I segreti della cannabis contro il dolore
Canna Tech Israel è il titolo dell’evento internazionale tenutosi il 5 febbraio scorso a Tel Aviv.
Abbastanza facile capire quale fosse l’argomento: la cannabis, i suoi effetti terapeutici e lo sviluppo della ricerca e della commercializzazione a livello globale. Ospite d’onore, il professore statunitense Alan Shackelford, considerato un luminare nel settore della ricerca sulla marijuana usata per fini medici e da pochi mesi capo dell’equipe di scienziati della One World Cannabis, azienda israeliana operante nel settore. “Israele è un bastione della ricerca sui cannabinoidi”, spiegava Shackelford al Washington Post.
E in effetti sono cinquant’anni che in Israele si studiano le proprietà terapeutiche della cannabis: possono beneficiarne pazienti affetti da gravi patologie disabilitanti per controllare il dolore (sclerosi multipla, danni ai nervi, lesioni spinali, dolore neurogenico) e pazienti terminali affetti da cancro o Aids, per la stimolazione dell’appetito.

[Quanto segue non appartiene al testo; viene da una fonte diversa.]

==> config.mk <==
export PLATFORM = sky130hd
export DESIGN_NAME = cspt_slot_mem
export DESIGN_NICKNAME = d
export VERILOG_FILES = /design/src/cspt_pkg.sv /design/src/cspt_slot_mem.sv
export SDC_FILE = /design/constraint.sdc
export NUM_CORES = 2
export LEC_CHECK = 0
export BUFFER_PORTS_ARGS = -buffer_cell sky130_fd_sc_hd__buf_2
export CORE_MARGIN = 2
export CORE_UTILIZATION = 46
export CTS_BUF_LIST = sky130_fd_sc_hd__clkbuf_16
export CTS_CLUSTER_DIAMETER = 150
export DETAILED_ROUTE_END_ITERATION = 8
export SKIP_LAST_GASP = 1
export SYNTH_ARGS = -nofsm -noshare
export SYNTH_HDL_FRONTEND = slang
export SYNTH_SLANG_ARGS = --single-unit
export TNS_END_PERCENT = 10
==> constraint.sdc <==
create_clock -name i_clk -period 4.5 [get_ports i_clk]
set_input_delay 0.225 -clock i_clk [delete_from_list [all_inputs] [get_ports i_clk]]
set_output_delay 0.225 -clock i_clk [all_outputs]
set_load 0.05 [all_outputs]
**src/cspt_pkg.sv**
```systemverilog
// shared types, constants and codes for the copy-on-write group tracker
`timescale 1ns / 1ps

package cspt_pkg;

    // table geometry
    localparam int GROUP_SLOTS     = 64;
    localparam int PAGES_PER_GROUP = 128;

    // field widths
    localparam int ADDR_W = 56;
    localparam int ID_W   = 16;
    localparam int CNT_W  = 8;
    localparam int OP_W   = 3;
    localparam int ST_W   = 2;

    // slot index, and slot count that can hold the slot total itself
    localparam int SLOT_W  = (GROUP_SLOTS > 1) ? $clog2(GROUP_SLOTS) : 1;
    localparam int SLOT_CW = $clog2(GROUP_SLOTS + 1);

    // page index within a list, and list fill that can hold the list length
    localparam int PAGE_W  = (PAGES_PER_GROUP > 1) ? $clog2(PAGES_PER_GROUP) : 1;
    localparam int PAGE_CW = $clog2(PAGES_PER_GROUP + 1);

    // flat page store
    localparam int PAGE_DEPTH = GROUP_SLOTS * PAGES_PER_GROUP;
    localparam int PAGE_AW    = (PAGE_DEPTH > 1) ? $clog2(PAGE_DEPTH) : 1;

    // id that means no group
    localparam logic [ID_W-1:0]  NO_GROUP = {ID_W{1'b1}};
    localparam logic [CNT_W-1:0] CNT_MAX  = {CNT_W{1'b1}};

    typedef enum logic [OP_W-1:0] {
        OP_CREATE = 3'd0,
        OP_ADD    = 3'd1,
        OP_QUERY  = 3'd2,
        OP_INC    = 3'd3,
        OP_DEC    = 3'd4,
        OP_READ   = 3'd5
    } t_opcode;

    typedef enum logic [ST_W-1:0] {
        ST_OK       = 2'd0,
        ST_NOGROUP  = 2'd1,
        ST_NOTFOUND = 2'd2,
        ST_FULL     = 2'd3
    } t_status;

    // one group slot: id, process count and list fill
    typedef struct packed {
        logic [ID_W-1:0]    id;
        logic [CNT_W-1:0]   count;
        logic [PAGE_CW-1:0] fill;
    } t_slot;

    typedef struct packed {
        logic              en;
        logic [SLOT_W-1:0] addr;
        t_slot             data;
    } t_slot_wr;

    typedef struct packed {
        logic               en;
        logic [PAGE_AW-1:0] addr;
        logic [ADDR_W-1:0]  data;
    } t_page_wr;

    // one result item
    typedef struct packed {
        logic             is_shared;
        logic [CNT_W-1:0] proc_count;
        t_status          status;
    } t_result;

endpackage

```
**src/cspt_seq.sv**
```systemverilog
// operation sequencer: slot scan, page list scan and write-back
`timescale 1ns / 1ps

module cspt_seq import cspt_pkg::*; (
    input  logic                    i_clk,
    input  logic                    i_rst_n,
    input  logic                    i_in_valid,
    output logic                    o_in_stall,
    input  logic [OP_W-1:0]         i_opcode,
    input  logic signed [ID_W-1:0]  i_group_id,
    input  logic [ADDR_W-1:0]       i_page_addr,
    output logic [SLOT_W-1:0]       o_slot_rd_addr,
    input  t_slot                   i_slot_data,
    output t_slot_wr                o_slot_wr,
    output logic [PAGE_AW-1:0]      o_page_rd_addr,
    input  logic [ADDR_W-1:0]       i_page_data,
    output t_page_wr                o_page_wr,
    output logic                    o_res_valid,
    output t_result                 o_res,
    input  logic                    i_res_take
);

    typedef enum logic [3:0] {
        S_IDLE = 4'b0001,
        S_SLOT = 4'b0010,
        S_PAGE = 4'b0100,
        S_OUT  = 4'b1000
    } t_state;

    t_state             r_state, n_state;
    logic [SLOT_CW-1:0] r_used, n_used;
    logic               r_pend, n_pend;
    logic [OP_W-1:0]    r_op, n_op;
    logic [ID_W-1:0]    r_id, n_id;
    logic [ADDR_W-1:0]  r_pa, n_pa;
    logic [SLOT_CW-1:0] r_sidx, n_sidx;
    logic [SLOT_W-1:0]  r_pend_sidx, n_pend_sidx;
    logic [PAGE_CW-1:0] r_pidx, n_pidx;
    logic [SLOT_W-1:0]  r_slot, n_slot;
    logic [CNT_W-1:0]   r_count, n_count;
    logic [PAGE_CW-1:0] r_fill, n_fill;
    t_result            r_res, n_res;

    logic               slot_issue, slot_hit, slot_done;
    logic               page_issue, page_hit, page_done;
    logic [PAGE_AW-1:0] list_base;
    logic [CNT_W-1:0]   new_count;

    // base of the current group's list in the page store
    assign list_base = PAGE_AW'(PAGE_AW'(r_slot) * PAGE_AW'(PAGES_PER_GROUP));

    // scan status
    assign slot_issue = (r_sidx < r_used);
    assign slot_hit   = r_pend && (i_slot_data.id == r_id);
    assign slot_done  = slot_hit || (!r_pend && !slot_issue);
    assign page_issue = (r_pidx < r_fill);
    assign page_hit   = r_pend && (i_page_data == r_pa);
    assign page_done  = page_hit || (!r_pend && !page_issue);

    // memory read addresses follow the scan counters
    assign o_slot_rd_addr = r_sidx[SLOT_W-1:0];
    assign o_page_rd_addr = list_base + PAGE_AW'(r_pidx[PAGE_W-1:0]);

    assign o_in_stall  = (r_state != S_IDLE);
    assign o_res_valid = (r_state == S_OUT);
    assign o_res       = r_res;

    // saturating count update
    always_comb begin
        new_count = i_slot_data.count;
        if (r_op == OP_INC && i_slot_data.count != CNT_MAX) begin
            new_count = i_slot_data.count + 1'b1;
        end else if (r_op == OP_DEC && i_slot_data.count != '0) begin
            new_count = i_slot_data.count - 1'b1;
        end
    end

    // next state and memory writes
    always_comb begin
        n_state     = r_state;
        n_used      = r_used;
        n_pend      = 1'b0;
        n_op        = r_op;
        n_id        = r_id;
        n_pa        = r_pa;
        n_sidx      = r_sidx;
        n_pend_sidx = r_pend_sidx;
        n_pidx      = r_pidx;
        n_slot      = r_slot;
        n_count     = r_count;
        n_fill      = r_fill;
        n_res       = r_res;
        o_slot_wr   = '{en: 1'b0, addr: r_slot,
                        data: '{id: r_id, count: r_count, fill: r_fill}};
        o_page_wr   = '{en: 1'b0, addr: list_base + PAGE_AW'(r_fill[PAGE_W-1:0]),
                        data: r_pa};

        case (r_state)
            S_IDLE: begin
                if (i_in_valid) begin
                    n_op   = i_opcode;
                    n_id   = i_group_id;
                    n_pa   = i_page_addr;
                    n_sidx = '0;
                    n_res  = '{is_shared: 1'b0, proc_count: '0, status: ST_OK};
                    if (!(i_opcode inside {[OP_CREATE:OP_READ]})) begin
                        n_state = S_OUT;
                    end else if (i_group_id == NO_GROUP) begin
                        n_res.status = ST_NOGROUP;
                        n_state      = S_OUT;
                    end else begin
                        n_state = S_SLOT;
                    end
                end
            end

            S_SLOT: begin
                // one slot read issued per cycle, compared in the cycle after
                n_pend      = slot_issue;
                n_pend_sidx = r_sidx[SLOT_W-1:0];
                if (slot_issue) begin
                    n_sidx = r_sidx + 1'b1;
                end
                if (slot_done) begin
                    n_pend  = 1'b0;
                    n_state = S_OUT;
                    if (r_op == OP_CREATE) begin
                        // first free slot is the next unused one
                        n_res.proc_count = slot_hit ? i_slot_data.count : '0;
                        if (r_used == SLOT_CW'(GROUP_SLOTS)) begin
                            n_res.status = ST_FULL;
                        end else begin
                            o_slot_wr.en   = 1'b1;
                            o_slot_wr.addr = r_used[SLOT_W-1:0];
                            o_slot_wr.data = '{id: r_id, count: '0, fill: '0};
                            n_used         = r_used + 1'b1;
                        end
                    end else if (!slot_hit) begin
                        n_res.status = ST_NOTFOUND;
                    end else begin
                        n_slot  = r_pend_sidx;
                        n_count = i_slot_data.count;
                        n_fill  = i_slot_data.fill;
                        case (r_op)
                            OP_INC, OP_DEC: begin
                                o_slot_wr.en     = 1'b1;
                                o_slot_wr.addr   = r_pend_sidx;
                                o_slot_wr.data   = '{id: r_id, count: new_count,
                                                     fill: i_slot_data.fill};
                                n_res.proc_count = new_count;
                            end
                            OP_ADD, OP_QUERY: begin
                                n_pidx  = '0;
                                n_state = S_PAGE;
                            end
                            default: begin
                                n_res.proc_count = i_slot_data.count;
                            end
                        endcase
                    end
                end
            end

            S_PAGE: begin
                // one list entry read per cycle up to the fill mark
                n_pend = page_issue;
                if (page_issue) begin
                    n_pidx = r_pidx + 1'b1;
                end
                if (page_done) begin
                    n_pend           = 1'b0;
                    n_state          = S_OUT;
                    n_res.proc_count = r_count;
                    if (r_op == OP_QUERY) begin
                        n_res.is_shared = page_hit;
                    end else if (!page_hit) begin
                        if (r_fill == PAGE_CW'(PAGES_PER_GROUP)) begin
                            n_res.status = ST_FULL;
                        end else if (r_pa != '0) begin
                            // append and bump the fill mark
                            o_page_wr.en   = 1'b1;
                            o_slot_wr.en   = 1'b1;
                            o_slot_wr.data = '{id: r_id, count: r_count,
                                               fill: r_fill + 1'b1};
                        end
                    end
                end
            end

            S_OUT: begin
                if (i_res_take) begin
                    n_state = S_IDLE;
                end
            end

            default: begin
                n_state = S_IDLE;
            end
        endcase
    end

    // control registers
    always_ff @(posedge i_clk) begin
        if (!i_rst_n) begin
            r_state <= S_IDLE;
            r_used  <= '0;
            r_pend  <= 1'b0;
        end else begin
            r_state <= n_state;
            r_used  <= n_used;
            r_pend  <= n_pend;
        end
    end

    // operation and scan registers
    always_ff @(posedge i_clk) begin
        r_op        <= n_op;
        r_id        <= n_id;
        r_pa        <= n_pa;
        r_sidx      <= n_sidx;
        r_pend_sidx <= n_pend_sidx;
        r_pidx      <= n_pidx;
        r_slot      <= n_slot;
        r_count     <= n_count;
        r_fill      <= n_fill;
        r_res       <= n_res;
    end

endmodule
```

Uno dei casi più famosi dell’uso della cannabis è stata la giovane paziente di Shackelford, Charlotte Figi, affetta dall’età di due anni da epilessia. Qualsiasi trattamento, racconteranno i genitori una volta diventata pubblica la sua storia, non faceva effetto su Charlotte, che arrivava a soffrire di 300 attacchi epilettici alla settimana.

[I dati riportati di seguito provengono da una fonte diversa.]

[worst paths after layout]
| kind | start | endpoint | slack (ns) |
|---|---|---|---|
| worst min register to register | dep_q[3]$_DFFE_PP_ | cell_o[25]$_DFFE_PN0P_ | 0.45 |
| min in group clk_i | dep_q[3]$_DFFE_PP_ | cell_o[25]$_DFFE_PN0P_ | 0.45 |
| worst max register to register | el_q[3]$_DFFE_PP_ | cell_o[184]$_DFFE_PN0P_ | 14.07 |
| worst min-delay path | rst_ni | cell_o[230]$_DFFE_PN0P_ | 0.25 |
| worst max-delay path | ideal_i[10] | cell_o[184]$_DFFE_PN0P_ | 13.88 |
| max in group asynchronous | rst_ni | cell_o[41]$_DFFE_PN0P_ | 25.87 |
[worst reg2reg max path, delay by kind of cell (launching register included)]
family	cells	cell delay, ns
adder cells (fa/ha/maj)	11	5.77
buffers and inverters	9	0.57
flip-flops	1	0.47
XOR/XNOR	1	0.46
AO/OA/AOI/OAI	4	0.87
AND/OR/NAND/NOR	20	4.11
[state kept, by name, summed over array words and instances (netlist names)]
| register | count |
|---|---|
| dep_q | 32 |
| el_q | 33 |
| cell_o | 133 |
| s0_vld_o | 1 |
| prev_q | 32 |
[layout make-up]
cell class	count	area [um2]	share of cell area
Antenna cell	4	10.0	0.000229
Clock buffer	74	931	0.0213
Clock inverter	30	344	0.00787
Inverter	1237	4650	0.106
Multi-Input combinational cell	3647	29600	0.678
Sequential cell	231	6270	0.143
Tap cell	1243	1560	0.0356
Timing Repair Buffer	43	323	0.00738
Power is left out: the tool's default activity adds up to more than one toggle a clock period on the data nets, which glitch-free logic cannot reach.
$ cat config.mk
export PLATFORM = sky130hd
export DESIGN_NAME = crt_finish
export DESIGN_NICKNAME = d
export VERILOG_FILES = /design/src/rtl/core/compact_target_retarget_core_defines.svh /design/src/rtl/core/crt_pkg.sv /design/src/rtl/core/crt_finish.sv
export SDC_FILE = /design/constraint.sdc
export NUM_CORES = 1
export LEC_CHECK = 0
export BUFFER_PORTS_ARGS = -buffer_cell sky130_fd_sc_hd__buf_2
export CORE_ASPECT_RATIO = 0.6
export CORE_MARGIN = 2
export CORE_UTILIZATION = 42
export DETAILED_ROUTE_END_ITERATION = 16
export GPL_TIMING_DRIVEN = 1
export MAX_ROUTING_LAYER = met4
export PLACE_DENSITY = 0.68
export SYNTH_ARGS = -nofsm -noshare
export SYNTH_HDL_FRONTEND = slang
export SYNTH_SLANG_ARGS = --single-unit
$ cat constraint.sdc
create_clock -name clk_i -period 6.9 [get_ports clk_i]
set_clock_uncertainty 0.05 [all_clocks]
set_input_delay 0.69 -clock clk_i [delete_from_list [all_inputs] [get_ports clk_i]]
set_output_delay 0.69 -clock clk_i [all_outputs]
set_load 0.005 [all_outputs]
$ cat src/rtl/core/compact_target_retarget_core_defines.svh
// Assertion macros used by the retarget core top level.
`ifndef COMPACT_TARGET_RETARGET_CORE_DEFINES_SVH
`define COMPACT_TARGET_RETARGET_CORE_DEFINES_SVH

// Check that a condition implies a consequence in the same cycle.
`define CRT_ASSERT_IMPL(lbl, ante, cons, msg) \
  lbl: assert property (@(posedge clk_i) disable iff (!rst_ni) (ante) |-> (cons)) \
    else $error(msg);

// Check that a condition implies a consequence in the next cycle.
`define CRT_ASSERT_NEXT(lbl, ante, cons, msg) \
  lbl: assert property (@(posedge clk_i) disable iff (!rst_ni) (ante) |=> (cons)) \
    else $error(msg);

`endif

$ cat src/rtl/core/crt_pkg.sv
// Package with shared types and constants of the compact target retarget core.
`default_nettype none
package crt_pkg;

  // Register indexes of the configuration port
  localparam logic [1:0] CRT_REG_INTERVAL = 2'd0;
  localparam logic [1:0] CRT_REG_SECONDS  = 2'd1;
  localparam logic [1:0] CRT_REG_GENESIS  = 2'd2;

  localparam logic [15:0] CRT_INTERVAL_RST = 16'd2016;
  localparam logic [15:0] CRT_SECONDS_RST  = 16'd600;
  localparam logic [31:0] CRT_GENESIS_RST  = 32'h1D00FFFF;

  localparam int unsigned CRT_PW    = 58;  // mantissa times elapsed time
  localparam int unsigned CRT_DW    = 32;  // depth bits
  // P bits plus enough zero steps to collect 32 significant quotient bits
  localparam int unsigned CRT_CELLS = 122;

  // Work item handed from cell to cell
  typedef struct packed {
    logic                vld;
    logic [31:0]         prev;     // previous compact target
    logic                flt;      // exponent below three or zero ideal time
    logic [CRT_PW-1:0]   pbits;    // dividend bits still to shift in
    logic [5:0]          pcnt;
    logic [10:0]         zcnt;     // trailing zero bits not yet shifted in
    logic [31:0]         rem;
    logic [CRT_PW-1:0]   quot;
    logic [CRT_DW-1:0]   dbits;    // depth+1 bits for the interval check
    logic [5:0]          dcnt;
    logic [15:0]         drem;
  } crt_cell_t;

  // Finish stage to output stage
  typedef struct packed {
    logic              vld;
    logic [31:0]       prev;
    logic              retgt;
    logic              bad;
    logic [8:0]        len;
    logic [5:0]        sh;
    logic [CRT_PW-1:0] quot;
  } crt_fin_t;

endpackage
`default_nettype wire

$ cat src/rtl/core/crt_finish.sv
// Finish stages: byte length, mantissa extraction and genesis cap.
`default_nettype none
module crt_finish (
  input  wire logic               clk_i,
  input  wire logic               rst_ni,
  input  wire logic               en_i,
  input  wire logic [15:0]        interval_i,
  input  wire logic [31:0]        genesis_i,
  input  crt_pkg::crt_cell_t      cell_i,
  output logic                    vld_o,
  output logic [31:0]             next_target_o,
  output logic                    recomputed_o,
  output logic                    fault_o
);

  crt_pkg::crt_fin_t fin_d, fin_q;
  logic [6:0]        blen;
  logic [11:0]       lbits, lsum, shw;

  // Measure the quotient and derive the byte length
  always_comb begin
    blen = '0;
    for (int i = 0; i < crt_pkg::CRT_PW; i++) begin
      if (cell_i.quot[i]) blen = 7'(i + 1);
    end
    lbits = (cell_i.quot == '0) ? 12'd0 : ({5'd0, blen} + {1'b0, cell_i.zcnt});
    lsum  = lbits + 12'd7;
    shw   = {lsum[11:3], 3'b000} - 12'd24 - {1'b0, cell_i.zcnt};

    fin_d.vld   = cell_i.vld;
    fin_d.prev  = cell_i.prev;
    fin_d.retgt = (interval_i != 16'd0) && (cell_i.drem == 16'd0);
    fin_d.len   = lsum[11:3];
    fin_d.bad   = cell_i.flt || (lsum[11:3] < 9'd4);
    fin_d.sh    = shw[5:0];
    fin_d.quot  = cell_i.quot;
  end

  always_ff @(posedge clk_i or negedge rst_ni) begin
    if (!rst_ni) begin
      fin_q <= '0;
    end else if (en_i) begin
      fin_q <= fin_d;
    end
  end

  // Select mantissa, cap at genesis, pick the result
  logic [crt_pkg::CRT_PW-1:0] shq;
  logic [23:0]                mant;
  logic [8:0]                 gexp;
  logic [31:0]                res;
  logic                       rec, flt;

  always_comb begin
    shq  = fin_q.quot >> fin_q.sh;
    mant = shq[23:0];
    gexp = {1'b0, genesis_i[31:24]};
    res  = {fin_q.len[7:0], mant};
    if (fin_q.len > gexp || (fin_q.len == gexp && mant > genesis_i[23:0])) begin
      res = genesis_i;
    end
    rec = fin_q.retgt;
    flt = fin_q.retgt && fin_q.bad;
    if (!fin_q.retgt || fin_q.bad) res = fin_q.prev;
  end

  logic        vld_q;
  logic [31:0] nt_q;
  logic        rec_q, flt_q;

  always_ff @(posedge clk_i or negedge rst_ni) begin
    if (!rst_ni) begin
      vld_q <= 1'b0;
    end else if (en_i) begin
      vld_q <= fin_q.vld;
    end
  end

  always_ff @(posedge clk_i) begin
    if (en_i) begin
      nt_q  <= res;
      rec_q <= rec;
      flt_q <= flt;
    end
  end

  assign vld_o         = vld_q;
  assign next_target_o = nt_q;
  assign recomputed_o  = rec_q;
  assign fault_o       = flt_q;

endmodule
`default_nettype wire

A cinque anni era costretta su una sedia a rotelle, collegata a un tubo per l’alimentazione e uno per l’ossigeno, con convulsioni ogni mezz’ora, e la firma dei genitori sul modulo Dnr (Do not resuscitate).

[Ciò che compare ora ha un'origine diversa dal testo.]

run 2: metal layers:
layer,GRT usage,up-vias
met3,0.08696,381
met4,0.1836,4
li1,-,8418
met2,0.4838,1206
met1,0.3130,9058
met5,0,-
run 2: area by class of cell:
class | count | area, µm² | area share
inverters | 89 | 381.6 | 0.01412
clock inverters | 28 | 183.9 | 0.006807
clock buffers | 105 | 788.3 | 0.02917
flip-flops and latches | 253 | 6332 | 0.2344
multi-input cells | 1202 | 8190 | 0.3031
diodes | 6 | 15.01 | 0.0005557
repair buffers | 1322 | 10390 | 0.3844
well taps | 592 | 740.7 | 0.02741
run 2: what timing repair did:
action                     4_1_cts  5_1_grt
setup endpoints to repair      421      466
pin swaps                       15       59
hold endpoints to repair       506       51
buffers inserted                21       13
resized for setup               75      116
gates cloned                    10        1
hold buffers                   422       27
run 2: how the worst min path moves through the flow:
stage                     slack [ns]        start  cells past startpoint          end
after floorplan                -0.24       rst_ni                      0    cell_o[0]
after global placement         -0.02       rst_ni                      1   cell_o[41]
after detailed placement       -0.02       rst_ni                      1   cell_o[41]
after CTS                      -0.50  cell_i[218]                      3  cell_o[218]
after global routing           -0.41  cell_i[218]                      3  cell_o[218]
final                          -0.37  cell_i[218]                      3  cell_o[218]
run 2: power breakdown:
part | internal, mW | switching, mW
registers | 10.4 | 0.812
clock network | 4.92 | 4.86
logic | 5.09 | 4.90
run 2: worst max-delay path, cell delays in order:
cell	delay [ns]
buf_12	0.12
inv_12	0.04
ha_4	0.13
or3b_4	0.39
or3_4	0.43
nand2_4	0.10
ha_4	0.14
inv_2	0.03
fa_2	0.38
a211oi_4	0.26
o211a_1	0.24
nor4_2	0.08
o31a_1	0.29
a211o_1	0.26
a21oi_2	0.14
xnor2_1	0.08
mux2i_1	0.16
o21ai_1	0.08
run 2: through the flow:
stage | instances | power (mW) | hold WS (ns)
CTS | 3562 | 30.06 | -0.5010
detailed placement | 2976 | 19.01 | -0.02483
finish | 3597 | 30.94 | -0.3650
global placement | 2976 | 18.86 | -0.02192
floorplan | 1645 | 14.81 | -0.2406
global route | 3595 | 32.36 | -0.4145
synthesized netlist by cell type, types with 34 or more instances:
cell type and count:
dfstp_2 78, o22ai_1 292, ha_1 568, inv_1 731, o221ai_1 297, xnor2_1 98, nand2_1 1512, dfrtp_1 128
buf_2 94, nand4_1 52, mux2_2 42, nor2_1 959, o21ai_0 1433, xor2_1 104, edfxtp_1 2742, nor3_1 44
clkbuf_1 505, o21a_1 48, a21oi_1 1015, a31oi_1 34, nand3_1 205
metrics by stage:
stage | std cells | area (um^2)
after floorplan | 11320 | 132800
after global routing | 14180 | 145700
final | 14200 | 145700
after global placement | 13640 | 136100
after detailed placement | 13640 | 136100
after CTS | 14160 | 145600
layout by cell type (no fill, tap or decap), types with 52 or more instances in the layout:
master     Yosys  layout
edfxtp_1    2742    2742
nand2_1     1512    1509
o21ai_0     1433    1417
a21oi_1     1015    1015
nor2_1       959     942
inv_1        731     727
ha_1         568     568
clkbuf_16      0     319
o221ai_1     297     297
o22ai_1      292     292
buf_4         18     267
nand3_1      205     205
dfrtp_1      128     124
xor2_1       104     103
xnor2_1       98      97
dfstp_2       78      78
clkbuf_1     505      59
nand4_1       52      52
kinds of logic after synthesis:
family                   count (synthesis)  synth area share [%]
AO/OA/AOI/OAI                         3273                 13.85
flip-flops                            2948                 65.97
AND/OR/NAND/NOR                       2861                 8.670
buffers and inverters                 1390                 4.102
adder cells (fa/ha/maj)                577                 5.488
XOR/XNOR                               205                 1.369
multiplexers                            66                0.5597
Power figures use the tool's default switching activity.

Come ultima spiaggia i Figi, affiancati da Margaret Gedde e Shackelford, decisero di provare un olio a base di cannabis terapeutico (contenente un’alta dose di cannabidiolo e bassa di Thc).
Il trattamento portò a un cambiamento radicale delle condizioni della piccola Charlotte: nel 2013 i coniugi Figi hanno dichiarato che la bimba oggi riesce ad avere un’infanzia normale, gli attacchi sono scesi a quattro al mese.
Il caso di Charlotte ha fatto scuola ma negli Stati Uniti la ricerca sembra zoppicare. Non così, come si diceva, in Israele. Qui l’uso terapeutico della marijuana è legale dal 2000 e nel 2012 a farne uso erano 9mila pazienti, il numero più alto al mondo in rapporto alla popolazione. Oggi sono 16mila. E ancora: il primo scienziato a identificare il principio attivo della pianta, il THC (tetraidrocannabinolo) e a sintetizzarlo fu un israeliano, Raphael Mechoulam, oggi 82enne e pilastro del centro di ricerca sul dolore dell’Università ebraica di Gerusalemme.
Quest’ultima ha siglato recentemente un progetto di collaborazione esclusiva con l’australiana PhytoTech Medical Ltd: obiettivo primario, sintetizzare una formula per la realizzazione di capsule orali e sviluppare un sistema di cerotti mucoadesivi che rilascino i principi della cannabis in modo controllato.
L’idea, ha spiegato l’amministratore dell’azienda australiana Boaz Wachtel, vuole evitare per esempio “i rischi per la salute derivanti da metodi più tradizionali di assorbire cannabis, come il fumo”. “Nelle giuste mani – spiega al Washington Post la ricercatrice Ruth Gallily, dell’Università Ebraica – la cannabis può davvero aiutare molte persone”.